Deep learning-based multivariate resource utilization prediction for hotspots and coldspots mitigation in green cloud data centers

Dynamic virtual machine (VM) consolidation is a constructive technique to enhance resource usage and is extensively employed to minimize data centers' energy consumption. However, in the current approaches, consolidation techniques are heavily relied on reducing the actively used physical servers (PMs) based on their current resource utilization without considering future resource demands. Also, many of the reported works for cloud workload prediction applied univariate time series-based forecasting models and neglected the dependency of other resource utilization metrics.

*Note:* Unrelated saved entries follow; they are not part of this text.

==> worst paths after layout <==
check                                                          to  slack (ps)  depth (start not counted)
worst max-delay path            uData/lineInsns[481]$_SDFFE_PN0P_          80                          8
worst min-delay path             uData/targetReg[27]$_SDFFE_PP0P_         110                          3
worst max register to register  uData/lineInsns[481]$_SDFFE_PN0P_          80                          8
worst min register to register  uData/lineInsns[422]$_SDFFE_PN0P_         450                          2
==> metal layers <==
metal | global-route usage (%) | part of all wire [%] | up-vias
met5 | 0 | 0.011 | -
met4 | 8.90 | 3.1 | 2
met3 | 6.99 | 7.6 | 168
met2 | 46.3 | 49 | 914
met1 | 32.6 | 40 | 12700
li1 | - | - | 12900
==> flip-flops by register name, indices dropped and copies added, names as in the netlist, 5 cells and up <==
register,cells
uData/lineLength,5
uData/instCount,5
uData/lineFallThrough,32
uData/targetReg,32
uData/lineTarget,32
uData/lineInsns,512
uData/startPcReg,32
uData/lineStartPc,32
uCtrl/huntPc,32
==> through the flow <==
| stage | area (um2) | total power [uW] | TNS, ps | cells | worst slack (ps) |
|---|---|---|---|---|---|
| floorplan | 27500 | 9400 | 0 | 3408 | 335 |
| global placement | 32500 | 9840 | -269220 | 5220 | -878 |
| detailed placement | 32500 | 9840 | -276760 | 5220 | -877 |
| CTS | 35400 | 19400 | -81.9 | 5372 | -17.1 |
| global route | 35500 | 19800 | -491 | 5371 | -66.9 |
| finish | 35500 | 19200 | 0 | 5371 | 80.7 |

Thus, resulting in inaccurate predictions, unnecessary migrations, high migration costs, and increased service level agreement violations (SLAVs) may nullify the consolidation benefits. To efficiently address this issue, we propose a multivariate resource usage prediction-based hotspots and coldspots mitigation approach that considers both the current and future usage of resources with O(sk) time complexity, where s and k denote the number of PMs and VMs, respectively. The proposed technique uses a clustering-based stacked bidirectional (Long Short-Term Memory) LSTM deep learning network to predict the future memory and CPU usage of PMs and VMs with high accuracy and O((Q(Q+W)*Theta) computational complexity, where Q, W, and Theta represent the number of hidden layer cells, outputs, and training epochs, respectively. Through extensive simulations based on Google's cluster workload traces, we demonstrate that our proposed method obtains substantial improvements in terms of prediction performance, energy-efficiency, actively used PMs, VM migrations, and SLA violations over the benchmark approaches.

Automated summary

Dynamic virtual machine consolidation techniques, which focus on reducing actively used physical servers based on their current resource utilization, may lead to inaccurate predictions and high migration costs. To address this issue, a new prediction method is proposed that considers both current and future resource usage, resulting in significant improvements in accuracy and computational complexity.